E’ già arrivata la seconda ondata di coronavirus in Germania? Il grido d’allarme lo ha lanciato il governatore della Sassonia, Michael Kretschmer, che in un’intervista alla Rheinische Post ha affermato che “già da tempo siamo alla seconda ondata: abbiamo tutti i giorni nuovi focolai dai quali potrebbero arrivare numeri di contagi molto alti”. A detta del presidente sassone, ora il compito è di “spezzare” ogni giorni quest’onda con i distretti sanitari tedeschi.
“Finora questo riesce in modo straordinario”. In effetti le cifre dei nuovi contagi indicano ultimamente un costante aumento: il Robert Koch Institut (Rki) ha parlato di oltre 820 nuove infezioni al giorno, una media nettamente piu’ alta di qualche settimana fa, quando la crescita di nuovi contagi si aggirava intorno ai 500 al giorno. “Si tratta di uno sviluppo molto preoccupante. Dobbiamo assolutamente evitare un nuovo aggravarsi della situazione”, afferma ancora il governatore.

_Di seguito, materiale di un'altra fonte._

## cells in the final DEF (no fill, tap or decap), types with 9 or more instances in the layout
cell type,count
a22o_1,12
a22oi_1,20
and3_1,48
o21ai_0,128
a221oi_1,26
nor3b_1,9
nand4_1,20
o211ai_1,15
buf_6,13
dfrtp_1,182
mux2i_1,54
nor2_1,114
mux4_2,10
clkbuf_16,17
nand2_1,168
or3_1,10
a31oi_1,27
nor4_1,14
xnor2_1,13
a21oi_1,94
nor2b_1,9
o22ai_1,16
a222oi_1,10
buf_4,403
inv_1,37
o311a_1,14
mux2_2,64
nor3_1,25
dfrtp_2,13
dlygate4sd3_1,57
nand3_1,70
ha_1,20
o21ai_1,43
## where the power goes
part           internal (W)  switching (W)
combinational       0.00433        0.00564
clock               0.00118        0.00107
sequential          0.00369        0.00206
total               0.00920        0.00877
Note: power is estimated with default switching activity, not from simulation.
**src/rtl/upcnt_timer.sv**
```systemverilog
module upcnt_timer #(
  parameter int W  = 16,
  parameter int AW = 3
) (
  input  logic         clk,
  input  logic         rst_n,
  input  logic         wr_en,
  input  logic [AW-1:0] addr,
  input  logic [W-1:0] wdata,
  output logic [W-1:0] rdata,
  output logic [W-1:0] count,
  output logic         irq,
  output logic         samp_en
);
  localparam logic [AW-1:0] A_CTRL = AW'(0);
  localparam logic [AW-1:0] A_PSC  = AW'(1);
  localparam logic [AW-1:0] A_ARR  = AW'(2);
  localparam logic [AW-1:0] A_EVT  = AW'(3);
  localparam logic [AW-1:0] A_CNT  = AW'(4);

  logic         run, updoff, ovfonly, single, buffered, flag, ien;
  logic [1:0]   div, dcnt;
  logic [W-1:0] psc_pre, psc_act, arr_pre, arr_act, pcnt, cnt;

  wire wr_ctrl  = wr_en && addr == A_CTRL;
  wire wr_psc   = wr_en && addr == A_PSC;
  wire wr_arr   = wr_en && addr == A_ARR;
  wire wr_evt   = wr_en && addr == A_EVT;
  wire force_ug = wr_evt && wdata[0];
  wire tick     = run && pcnt == psc_act;
  wire ovf      = tick && cnt >= arr_act;
  wire uev      = !updoff && (ovf || force_ug);
  wire flag_set = uev && (ovf || !ovfonly);

  always_ff @(posedge clk or negedge rst_n) begin
    if (!rst_n) begin
      {run, updoff, ovfonly, single, buffered} <= '0;
      div <= '0;
    end else begin
      if (wr_ctrl) begin
        run      <= wdata[0];
        updoff   <= wdata[1];
        ovfonly  <= wdata[2];
        single   <= wdata[3];
        buffered <= wdata[7];
        div      <= wdata[9:8];
      end
      if (uev && single) run <= 1'b0;
    end
  end

  always_ff @(posedge clk or negedge rst_n) begin
    if (!rst_n) begin
      psc_pre <= '0;
      psc_act <= '0;
      arr_pre <= '1;
      arr_act <= '1;
    end else begin
      if (wr_psc) psc_pre <= wdata;
      if (wr_arr) arr_pre <= wdata;
      if (uev) psc_act <= psc_pre;
      if (wr_arr && !buffered) arr_act <= wdata;
      else if (uev)            arr_act <= arr_pre;
    end
  end

  always_ff @(posedge clk or negedge rst_n) begin
    if (!rst_n) begin
      pcnt <= '0;
      cnt  <= '0;
    end else if (force_ug) begin
      pcnt <= '0;
      cnt  <= '0;
    end else if (run) begin
      pcnt <= tick ? '0 : pcnt + 1'b1;
      if (tick) cnt <= ovf ? '0 : cnt + 1'b1;
    end
  end

  always_ff @(posedge clk or negedge rst_n) begin
    if (!rst_n) begin
      flag <= 1'b0;
      ien  <= 1'b0;
      dcnt <= '0;
    end else begin
      dcnt <= dcnt + 1'b1;
      if (wr_evt) ien <= wdata[2];
      if (flag_set)                 flag <= 1'b1;
      else if (wr_evt && !wdata[1]) flag <= 1'b0;
    end
  end

  assign count   = cnt;
  assign irq     = flag && ien;
  assign samp_en = (div == 2'b01) ? dcnt[0] :
                   (div == 2'b10) ? (dcnt == 2'b11) : 1'b1;

  always_comb begin
    rdata = '0;
    case (addr)
      A_CTRL: begin
        rdata[3:0] = {single, ovfonly, updoff, run};
        rdata[7]   = buffered;
        rdata[9:8] = div;
      end
      A_PSC:   rdata = psc_pre;
      A_ARR:   rdata = arr_pre;
      A_EVT:   rdata[2:1] = {ien, flag};
      A_CNT:   rdata = cnt;
      default: rdata = '0;
    endcase
  end

  AST_WRAP_TO_ZERO: assert property (@(posedge clk) disable iff (!rst_n)
    ovf && !force_ug |=> cnt == '0);
  AST_UPDOFF_KEEPS_PSC: assert property (@(posedge clk) disable iff (!rst_n)
    updoff |=> $stable(psc_act));
  AST_FORCE_CLEARS_CNT: assert property (@(posedge clk) disable iff (!rst_n)
    force_ug |=> cnt == '0 && pcnt == '0);
  AST_OVFONLY_MASK: assert property (@(posedge clk) disable iff (!rst_n)
    ovfonly && !ovf && !flag |=> !flag);
  AST_SINGLE_STOPS: assert property (@(posedge clk) disable iff (!rst_n)
    uev && single |=> !run);
  AST_DIV2_ALTERNATES: assert property (@(posedge clk) disable iff (!rst_n)
    div == 2'b01 && samp_en && !wr_ctrl |=> !samp_en);
endmodule

```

L’aumento è stato registrato in varie regioni del Paese, sebbene circa il 60% delle nuove infezioni si sia registrato nel Nord Reno-vestfalia e nel Baden-Wuerttenberg. L’Rki ha descritto la recente evoluzione come “preoccupante” e ha fatto appello alla popolazione affinche’ continui a rispettare le regole di igiene ed il distanziamento sociale.
Un fattore di rischio è la stagione delle vacanze, che, da un lato, può portare le persone a portare il virus dai loro viaggi all’estero e, dall’altro, torna a moltiplicare gli incontri familiari. Secondo Kretschmer, per contenere una nuova diffusione delle infezioni la sfida adesso e’ quella di procedere in maniera “più precisa” a livello locale attraverso il sistema federale tedesco, al contrario di quello che accade in Paesi governati “in modo centralizzato” come la Francia e la Polonia.
Per certi aspetti il governatore è ottimista: “Chissà che da questa pandemia non emerga un nuova forma di coesione nel Paese. In questa crisi le persone dell’est e dell’ovest reagiscono allo stesso modo“. C’è anche un altro indicatore che mostra come la percezione intorno alla pandemia stia cambiando in Germania: in diversi aeroporti tedeschi chi ritorna dalle vacanze può sottoporsi gratuitamente ai tamponi anti-Covid. In particolare, sono gli scali di Monaco, Duesseldorf, Colonia/Bonn e Dortmund a offrire la possibilita’ dei test. Berlino potrebbe seguire già la prossima settimana.
Non solo: il ministro alla Sanità, Jens Spahn, sta valutando la possibilità di rendere i tamponi agli aeroporti obbligatori per chi rientra in Germania da zone considerate a rischio. Insieme ai ministri alla Sanità dei vari Laender, Spahn aveva deciso di offrire la possibilità del tampone gratuito, chi risultasse positivo dovra’ stare in quarantena per due settimane. L’obbligatorieta’ segnerebbe un notevole salto di qualita’. Parlando con l’emittente Deutschlandfunk, il ministro alla Sanita’ ha detto di “puntare sul senso di responsabilità dei viaggiatori” e su ulteriori campagne di sensibilizzazione. La questione se rendere i test obbligatori non e’ banale: “Stiamo valutando se sia giuridicamente possibile, si tratta pur sempre di un intervento nella libertà del singolo”. Nondimeno, “vediamo un numero molto alto di contagi come non c’era da molto tempo. Siamo di fronti a tanti piccoli focolai. Tutto questo pero’ ha che vedere soprattutto con i viaggi, con i ritorni da determinate aree”. Stando al conteggio dei contagi aggiornato giornalmente dalla Zeit online, siamo a circa 3600 nuove infezioni su base settimanale. Dieci giorni fa la media era ben più bassa: 2400.